Figure 6-14 illustrates the sequence of movement of chromosomes within the nucleus during B-cell development. The IgH locus in hematopoietic progenitor cells and early pre-pro-B cells is associated with the inner nuclear lamina. Thus, colocalization with the nuclear lamina as well as the physical nature of the chromatin loops ensures that the only transcriptional and associated recombinational events that can occur are restricted to the heavy-chain D and J regions. As the B cell enters the pro-B-cell stage, the V gene locus moves away from the nuclear lamina and the entire locus contracts under the influence of Pax-5, facilitating rearrangements with distal as well as proximal VH gene segments

An illustration shows the configurations of I G chromosomal regions in a pre-pro-B cell, a pro-B cell, and a pre-B cell.

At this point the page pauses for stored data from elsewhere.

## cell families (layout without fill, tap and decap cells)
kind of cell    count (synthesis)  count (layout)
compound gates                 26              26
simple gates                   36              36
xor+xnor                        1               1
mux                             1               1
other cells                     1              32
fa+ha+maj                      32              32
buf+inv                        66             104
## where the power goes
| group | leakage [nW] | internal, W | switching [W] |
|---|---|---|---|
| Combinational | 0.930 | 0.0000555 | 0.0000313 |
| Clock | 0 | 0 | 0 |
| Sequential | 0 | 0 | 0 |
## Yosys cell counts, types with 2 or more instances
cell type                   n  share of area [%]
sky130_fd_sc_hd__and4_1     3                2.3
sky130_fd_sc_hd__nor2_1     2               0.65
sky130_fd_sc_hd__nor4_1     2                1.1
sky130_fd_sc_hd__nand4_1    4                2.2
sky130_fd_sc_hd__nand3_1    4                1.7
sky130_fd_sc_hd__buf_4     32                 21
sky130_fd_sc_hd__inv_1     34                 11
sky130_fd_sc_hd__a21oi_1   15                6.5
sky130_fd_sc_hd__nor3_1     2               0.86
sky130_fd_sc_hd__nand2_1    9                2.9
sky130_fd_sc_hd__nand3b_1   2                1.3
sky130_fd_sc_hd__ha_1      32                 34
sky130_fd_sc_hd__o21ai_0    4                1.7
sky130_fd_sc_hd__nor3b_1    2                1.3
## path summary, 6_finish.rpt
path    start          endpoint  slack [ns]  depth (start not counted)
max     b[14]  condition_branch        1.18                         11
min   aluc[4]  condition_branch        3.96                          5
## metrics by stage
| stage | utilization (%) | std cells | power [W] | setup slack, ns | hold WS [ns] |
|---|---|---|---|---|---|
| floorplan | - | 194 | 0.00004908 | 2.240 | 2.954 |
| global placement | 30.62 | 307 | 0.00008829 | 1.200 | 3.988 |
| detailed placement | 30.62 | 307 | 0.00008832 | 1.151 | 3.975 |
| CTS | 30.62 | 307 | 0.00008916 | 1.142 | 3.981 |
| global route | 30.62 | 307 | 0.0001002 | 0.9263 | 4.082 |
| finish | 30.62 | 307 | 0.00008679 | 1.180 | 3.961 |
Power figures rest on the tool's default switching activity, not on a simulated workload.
$ cat ./design.v
module data_mem(
    input clk, rst, 
    input [1: 0] write_mem, 
    input [2: 0] read_mem,
    input [31: 0] address, write_data,
    output reg [31: 0] out_mem
);
reg [7: 0] data [127: 0];
reg [31: 0] read_data;
always @(*) begin
    case (read_mem[1: 0])
        2'b00: begin
            read_data = 32'b0;
        end
        2'b01: begin
            read_data = {data[address + 3], data[address + 2], data[address + 1], data[address]};
        end
        2'b10: begin
            if (read_mem[2])
                read_data = {{16{data[address + 1][7]}}, data[address + 1], data[address]};
            else
                read_data = {16'b0, data[address + 1], data[address]};
        end
        2'b11: begin
            if (read_mem[2])
                read_data = {{24{data[address][7]}}, data[address]};
            else
                read_data = {24'b0, data[address]};
        end
        default: begin
            read_data = 32'b0;
        end
    endcase
end
always @(posedge clk) begin
    case (write_mem)
        2'b01: begin
            data[address + 3] = write_data[31:24];
            data[address + 2] = write_data[23:16];
            data[address + 1] = write_data[15:8];
            data[address] = write_data[7:0];
        end
        2'b10: begin
            data[address + 1] = write_data[15:8];
            data[address] = write_data[7:0];
        end
        2'b11: begin
            data[address] = write_data[7:0];
        end
        default: begin
        end
    endcase
end
always @(posedge clk or posedge rst) begin
    if (rst) begin
        out_mem <= 32'b0;
    end else begin
        out_mem <= read_data;
    end
end
endmodule
==> flow/design.v <==
module late_1(clk,rst,rd_en,enable,tx,rx_data);
	input	[7:0]rx_data;
	input	clk,rst,rd_en,enable;
	output	tx;
	reg 	tx;
	reg		[3:0]state;
	reg		[3:0]next_state;
	reg		[7:0]tx_reg;
	wire    clk,rst,rd_en,enable;
	parameter	IDLE   = 4'b0000,
				START  = 4'b0001,
				DATA_0 = 4'b0010,
				DATA_1 = 4'b0011,
				DATA_2 = 4'b0100,
				DATA_3 = 4'b0101,
				DATA_4 = 4'b0110,
				DATA_5 = 4'b0111,
				DATA_6 = 4'b1000,
				DATA_7 = 4'b1001,
				STOP   = 4'b1010;	
	always@(posedge clk)
		begin:TX_REGISTER
			if(rst == 1'b1)
				tx_reg <= 0;
			else if(rd_en ==1 && enable == 1) 
			tx_reg <= rx_data;
		end
	always@(state or rd_en or enable)
		begin:COMB_LOGIC
		next_state = 4'b0000;
				case(state)
				 IDLE  : if(rd_en == 1'b1 && enable == 1'b1)
							begin
							next_state = START;
							end
						else begin
						next_state = IDLE;
						end
				 START :   
						begin
						next_state = DATA_0;
						end
				 DATA_0:   
						begin
						next_state = DATA_1;
						end
				 DATA_1: 
						begin
						next_state = DATA_2;
						end
				 DATA_2: 
						begin
						next_state = DATA_3;
						end
				 DATA_3: 
						begin
						next_state = DATA_4;
						end
				 DATA_4:  
						begin
						next_state = DATA_5;
						end
				 DATA_5:  
						begin
						next_state = DATA_6;
						end
				 DATA_6:  
						begin
						next_state = DATA_7;
						end
				 DATA_7:  
						begin
						next_state = STOP;
						end
				 STOP  :  
						begin
						next_state = IDLE;
						end
				 default:begin
						next_state = IDLE;
					    end
				endcase
		end
	always@(posedge clk)
		begin:SEQ_LOGIC
		tx <= 1'b1;
			if(rst == 1'b1)
				begin
					tx     <= 1'b1;
					state  <= IDLE;
					tx_reg <= 1'd0;
				end
			else
			  begin
				state <= next_state;
				case(state)
				 IDLE  :
						begin
						tx    <= 1'b1;
						end
				 START :  
						begin
						tx    <= 1'b0;
						end
				 DATA_0: if(tx == 1'b0)
						begin
						tx    <= tx_reg[0];
						end
				 DATA_1:begin
						tx    <= tx_reg[1];
						end
				 DATA_2:begin
						tx    <= tx_reg[2];
						end
				 DATA_3:begin
						tx    <= tx_reg[3];
						end
				 DATA_4:begin
						tx    <= tx_reg[4];
						end
				 DATA_5:begin
						tx    <= tx_reg[5];
						end
				 DATA_6:begin
						tx    <= tx_reg[6];
						end
				 DATA_7:begin
						tx    <= tx_reg[7];
						end
				 STOP  :if(tx == tx_reg[7])
						begin
						state <= IDLE;
						tx    <= 1'b1;
						end
				 default:begin
						state <= IDLE;
					    end
				endcase
			end
		end
endmodule
==> flow/run.sh <==
#!/bin/bash
# OpenROAD 26Q1-2900-gdf79404cd8, Yosys 0.63+post, stock flow scripts
make -C /OpenROAD-flow-scripts/flow DESIGN_CONFIG=/design/flow/config.mk WORK_HOME=/design/flow/orfs finish
==> flow/config.mk <==
export PLATFORM = sky130hd
export DESIGN_NAME = late_1
export DESIGN_NICKNAME = late_1
export VERILOG_FILES = /design/flow/design.v
export SDC_FILE = /design/flow/constraint.sdc
export NUM_CORES = 4
export LEC_CHECK = 1
export CORE_AREA = 10 10 70 70
export DIE_AREA = 0 0 80 80
==> flow/constraint.sdc <==
current_design late_1

set clk_period 1.5
set clk_io_pct 0.2

create_clock -name clk0 -period $clk_period [get_ports {clk}]

set non_clock_inputs [all_inputs -no_clocks]
set_input_delay [expr $clk_period * $clk_io_pct] -clock clk0 $non_clock_inputs
set_output_delay [expr $clk_period * $clk_io_pct] -clock clk0 [all_outputs]
==> results.txt <==
Notes on the flow outputs.

- The most congested layer reported by global routing reads met3.
- The count of clock tree sinks is 12.
- A synthesized cell averages 12.1 um^2.
- The power density over cell area reads 1130 nW/um^2.
- The worst-skew pair later-pin latency reads 0.26 ns.
- The post-route clock period utilization reads 89.4%.
- The combined area of all synthesized cells reads 350 um^2.
- The sum of net half-perimeters after detailed placement reads 400 um.
- The count of buffers added on input and output ports is 4.
- The via count of the first global-routing pass reads 183.
- The element type at the critical path start is a flip-flop.
- The data arrival time of the critical path is 1.04 ns.
- The type of the tightest min-delay check is flip-flop to flip-flop.
- The signal on the critical path passes through clkdlybuf4s50_1.
- After layout, the setup clock skew is reported as 0.00430 ns.
- The width of the die reads 80 um.
- The detailed-route via count reads 212.
- Per the STA report, the cell with the highest stage delay on the worst path is sky130_fd_sc_hd__clkdlybuf4s50_1.
- The maximum count of clock buffers along a single path reads 2.
- The pin closest to its max-slew limit shows a slew of 0.411 ns.
- Synthesis inferred 12 register bits.
- The number of instances in the synthesized netlist reads 29.
- Grouping stages by cell kind, the critical path spends the most delay in buffers and inverters.
- In this run the maximum-capacitance check reported violations numbering 0.
- The total design power is 0.529 mW.
- The wire length of the first global-routing pass reads 821 um.
- The chip footprint is 6400 um^2.
- The length of the first detailed-routing pass in iterations reads 2.
- The global routing report lists met2 layer usage as 1.85%.
- The accumulated negative setup slack is 0 ns.
- The area inside the core boundary reads 3420 um^2.
- The data required time at the worst endpoint is 1.20 ns.
- The netlist uses 10 different library cells.
- The maximum fanout along the worst path reads 2.
- The part of the Yosys area used for sequential elements reads 68.6%.
- For this run the aggregate overflow at the end of global routing stands at 0.
- The ratio of cells with drive above 1 in the final layout is 11.4%.
- The static leakage reads 0.174 nW.
- The kind of critical path reads flip-flop to output port.
- In this run, post-CTS repair resized a total of 0 instances.
- The overall global routing resource usage is 1.77%.
- The total wirelength of the detailed-routed design reads 524 um.
- The timing report gives the clock slew at the launch and capture registers of the worst setup and hold paths as 0.06 ns.
- The flip-flop count of the largest register after layout is 11.
- The run finished with clean final reports.
- The remaining antenna violation count after routing is 0.
- The worst setup path is captured at an output port.
- The number of buffers inserted for hold repair after clock tree synthesis is 0.
- For the worst flop-to-flop path, the logic depth is 2.
- The cell depth of the worst hold path is 1.
- The number of cell rows reads 21.
- In this run the clock root is driven by a sky130_fd_sc_hd__clkbuf_4.
- The combined buffer and inverter count along the critical path reads 1.
- The total cell area reported by yosys after synthesis reads 350 um^2.
- The initial antenna violation count is 0.
- The count of boundary I/O pins reads 13.
- Setup repair after global routing left no endpoint under its margin.
- The number of endpoints failing setup at the final stage reads 0.
- The remaining max-slew budget at the tightest pin is 72.5%.
- The maximum level of the CTS H-tree is 1.
- The number of clock buffers inserted by TritonCTS is 3.
- The maximum clock rate is 0.746 GHz.
- The largest net degree at the start of global routing reads 13.
- The final count of hold timing violations reads 0.
- The violation tally from detailed-route iteration zero reads 8.
- The synth_stat.txt file lists the number of cells as 29.
- The routability congestion estimate from global placement is 0.647.
- The number of slew-limit violations in the final report reads 0.
- The tally of OpenROAD warnings reads 33.
- The number of setup buffers added after CTS is 0.
- The ratio of routed vias to standard cells reads 2.62.
- TritonCTS built the clock tree.
- The global-route met3 utilization reads 2.61%.
- The number of remaining DRC errors reads 0.
- The final critical path time including I/O delays and setup reads 1.34 ns.
- The area added between synthesis and finish is 33.2%.
- The floorplan step records an initial core utilization of 10.3%.
- The chip height is 80 um.
- The longest individual stage delay on the worst path is 0.46 ns.
- The routed design ends up with an antenna cell count of 0.
- In this run the number of cells on the critical path is 1.
- The number of warnings printed during yosys synthesis is 17.
- The worst VDD IR drop from the latest analysis is 0.000179 V.
- The met1 global-route usage is 1.95%.
- TritonRoute output was used to compute an average wire per cell of 6.47 um.
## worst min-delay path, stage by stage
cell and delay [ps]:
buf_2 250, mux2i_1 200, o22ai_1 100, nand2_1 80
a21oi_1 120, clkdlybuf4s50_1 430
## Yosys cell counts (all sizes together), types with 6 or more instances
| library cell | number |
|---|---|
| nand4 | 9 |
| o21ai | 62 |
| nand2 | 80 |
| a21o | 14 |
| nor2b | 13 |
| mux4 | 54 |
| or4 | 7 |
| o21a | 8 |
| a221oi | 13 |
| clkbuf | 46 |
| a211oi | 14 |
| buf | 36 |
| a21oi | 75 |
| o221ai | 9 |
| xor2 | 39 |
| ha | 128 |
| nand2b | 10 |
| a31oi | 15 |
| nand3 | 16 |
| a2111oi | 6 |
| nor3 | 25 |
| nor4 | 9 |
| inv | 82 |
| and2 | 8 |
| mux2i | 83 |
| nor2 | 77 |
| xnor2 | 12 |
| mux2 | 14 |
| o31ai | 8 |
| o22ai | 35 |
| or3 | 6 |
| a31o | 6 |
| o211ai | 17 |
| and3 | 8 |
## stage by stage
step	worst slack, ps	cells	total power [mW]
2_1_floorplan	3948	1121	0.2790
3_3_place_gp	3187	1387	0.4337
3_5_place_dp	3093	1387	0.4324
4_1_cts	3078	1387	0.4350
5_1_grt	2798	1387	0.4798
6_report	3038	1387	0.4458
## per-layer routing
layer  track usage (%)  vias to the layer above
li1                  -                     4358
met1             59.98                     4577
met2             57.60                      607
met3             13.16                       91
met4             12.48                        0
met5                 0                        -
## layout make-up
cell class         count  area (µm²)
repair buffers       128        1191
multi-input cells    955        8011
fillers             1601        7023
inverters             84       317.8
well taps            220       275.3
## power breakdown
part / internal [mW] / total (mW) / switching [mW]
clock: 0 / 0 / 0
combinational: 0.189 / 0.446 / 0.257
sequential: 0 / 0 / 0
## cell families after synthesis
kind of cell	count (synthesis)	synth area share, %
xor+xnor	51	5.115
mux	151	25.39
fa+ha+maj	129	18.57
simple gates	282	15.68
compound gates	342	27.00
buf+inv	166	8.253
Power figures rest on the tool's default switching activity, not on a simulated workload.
[flow/design.v]
`timescale 1ns / 1ps
module DMEM(
    input clk, 
    input reset, 
    input MemWrite, 
    input MemRead,
    input [31:0] Address, 
    input [31:0] writeData,
    output reg [31:0] readData   
);
    reg [31:0] Dmemory [63:0];  
    wire [5:0] memAddress = Address[7:2];   
    always @ (posedge clk) begin
        if (reset == 1'b1) begin
            for (integer i = 0; i < 64; i = i + 1) begin
                Dmemory[i] <= 32'h0;   
            end
        end
        else if (MemWrite) begin
            Dmemory[memAddress] <= writeData;
        end
    end
    always @(*) begin
        if (MemRead) begin
            readData = Dmemory[memAddress];
        end else begin
            readData = 32'h0;  
        end
    end
endmodule
[flow/run.sh]
#!/bin/bash
# OpenROAD 26Q1-2900-gdf79404cd8, Yosys 0.63+post, stock flow scripts
make -C /OpenROAD-flow-scripts/flow DESIGN_CONFIG=/design/flow/config.mk WORK_HOME=/design/flow/orfs finish
[flow/config.mk]
export PLATFORM = sky130hd
export DESIGN_NAME = DMEM
export DESIGN_NICKNAME = DMEM
export VERILOG_FILES = /design/flow/design.v
export SDC_FILE = /design/flow/constraint.sdc
export NUM_CORES = 4
export LEC_CHECK = 1
export CORE_UTILIZATION = 40
[flow/constraint.sdc]
current_design DMEM

set clk_period 40.5
set clk_io_pct 0.2

create_clock -name clk0 -period $clk_period [get_ports {clk}]

set non_clock_inputs [all_inputs -no_clocks]
set_input_delay [expr $clk_period * $clk_io_pct] -clock clk0 $non_clock_inputs
set_output_delay [expr $clk_period * $clk_io_pct] -clock clk0 [all_outputs]
==> impl_metrics.py <==
# Metrics from the implementation run
metrics = {
    "cts": {
        "post_cts_resized": 0,
        "holdBufCountCts": 0,
        "cts_buffers": 211,
        "clk_pin_slew_ns": 0.06,
        "post_cts_buffers": 0,
        "tritoncts": "done",
        "htreeDepth": 4,
        "ctsLongestPathBuffers": 3,
        "cts_sinks": 2048,
        "clk_root_buffer_cell": "clkbuf_16",
    },
    "floorplan": {
        "rows": 178,
        "fp.dieH_um": 490,
        "die_width_um": 490,
        "core-area_um2": 236000,
        "initial_utilization": 0.404,
        "die-area_um2": 240000,
        "io_pins": 100,
    },
    "logic_synthesis": {
        "postSynthCellCount": 7222,
        "async_flop_share": 0,
        "syn_avg_cell_area_um2": 13.2,
        "ys_seq_elements": 2048,
        "yosys_area_um2": 95300,
        "top_area_frac": 0.645,
        "edf_count": 2048,
        "ys_top_cells_by_area": "edfxtp_1, and2_1, a221oi_1, clkbuf_1, a22oi_1",
        "top_area_cell": "edfxtp_1",
        "yosys_warnings": 1,
        "postSynthSeqShare": 0.645,
        "yosys_most_used_dff": "edfxtp_1",
        "yosysUniqueCellTypes": 69,
        "netlist_area_um2": 95300,
        "ys_cells": 7222,
    },
    "flow_run": {
        "warning_count": 52,
        "max-cap-violations": 0,
    },
    "global_routing": {
        "grt_first_pass_wirelength_um": 434000,
        "grt_pass1_vias": 59600,
        "grt-ovfl-total": 0,
        "grt_max_degree": 87,
        "grtUsageTotal": 0.271,
        "antenna_found_initial": 13,
    },
    "drt": {
        "vias_per_cell": 5.67,
        "postRouteAntennaNets": 0,
        "drtIter0Drc": 3814,
        "remaining_drc_errors": 0,
        "dr.pass1.iters": 8,
        "via_count": 58700,
        "wl_um": 303000,
        "wl_per_cell_um": 29.3,
    },
    "layout": {
        "lay_top_cells": "and2_1, edfxtp_1, buf_4",
        "largest-register": "Dmemory",
        "post-route-util": 0.447,
        "flop_area_um2": 61500,
        "reg.largest.list": "Dmemory (2048)",
        "layout-drive-gt1-share": 0.133,
        "comb_area_um2": 30600,
        "nFillCells": 20400,
        "layout_top_cell": "and2_1",
        "largest_reg_flops": 2048,
        "area_growth_pct": 10.6,
    },
    "final_timing": {
        "finalWorstSetupSlack_ns": 18.97,
        "drv_slew": 0,
        "hold_viol": 0,
        "timing.final.crit_share": 0.531,
        "rsz0062_at_grt": "false",
        "clock.fmax_mhz": 46.5,
        "slew_headroom": 0.277,
        "finalSetupViolCount": 0,
        "fin_setup_tns_ns": 0,
        "tightest_slew_ns": 1.07,
        "period_minus_slack_ns": 21.53,
    },
    "place": {
        "place.gp.congestion": 0.934,
        "dp_hpwl_um": 179000,
        "dp_slack_ns": 18.96,
        "portBuffers": 73,
    },
    "pwr": {
        "power_density_nw_per_um2": 44.3,
        "p_leak_nw": 36.1,
        "vdd_drop_max_v": 0.0000369,
    },
    "worst_setup_path": {
        "critical_path_arrival_ns": 13.43,
        "critPathRequiredTime_ns": 32.40,
        "cp-start-kind": "input port",
        "crit_type": "in -> out",
        "endpoint_kind": "primary output",
        "cp_max_fo": 57,
    },
    "min_path": {
        "holdCritPathClass": "in -> reg",
    },
    "status": {
        "status": "finished clean",
    },
}
-- area by class of cell --
| class | count | area share |
|---|---|---|
| clock inverters | 99 | 0.00778 |
| repair buffers | 389 | 0.0285 |
| multi-input cells | 4364 | 0.290 |
| diodes | 7 | 0.000166 |
| flip-flops and latches | 2048 | 0.583 |
| clock buffers | 276 | 0.0528 |
| inverters | 5 | 0.000249 |
| well taps | 3150 | 0.0374 |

FIGURE 6-14 Nuclear positioning of IgH and Igκ loci alters during B-cell development. In pre-pro-B cells, both light- and heavy-chain immunoglobulin loci are located close to the nuclear lamina, in regions of heterochromatin. The Ig chromosomal regions are extended and do not permit recombination. In pro-B cells, in which Ig heavy-chain recombination has been initiated, the heavy-chain chromosomes can be found in the interior of the nucleus and the Ig chromosomal regions are contracted, so as to bring regions of recombination into closer proximity. The light-chain chromosome is also contracted, but it remains at the periphery by the nuclear envelope. In pre-B cells, light-chain recombination occurs. In these cells, again, both light- and heavy-chain chromosomes are contracted, but this time, the heavy-chain chromosomes are located at the periphery of the nucleus and the light chains are brought into a more central location. See text for details and chapter-opening photo for fluorescence microscopy data.

Correspondingly, movement of the Igκ locus into the central nucleoplasmic region has also been demonstrated at the pre-B-cell stage, when light-chain rearrangement occurs, indicating that the positioning of the immunoglobulin loci in the nuclear environment, as well as the extent of locus contraction at Ig genes, together determine the capacity for recombination.

Following a productive recombination at one Ig receptor allele, the potential for recombination at the corresponding allele is shut down, a process known as allelic exclusion (discussed further below). At this point, it remains unclear whether allelic exclusion is correlated with movement of the excluded allele back toward the nuclear lamina. However, in the case of the IgH locus, suppression of the inactive allele has been associated with relocation to heterochromatic regions of the nucleus under the influence of the action of the ataxia telangiectasia mutated (ATM) protein.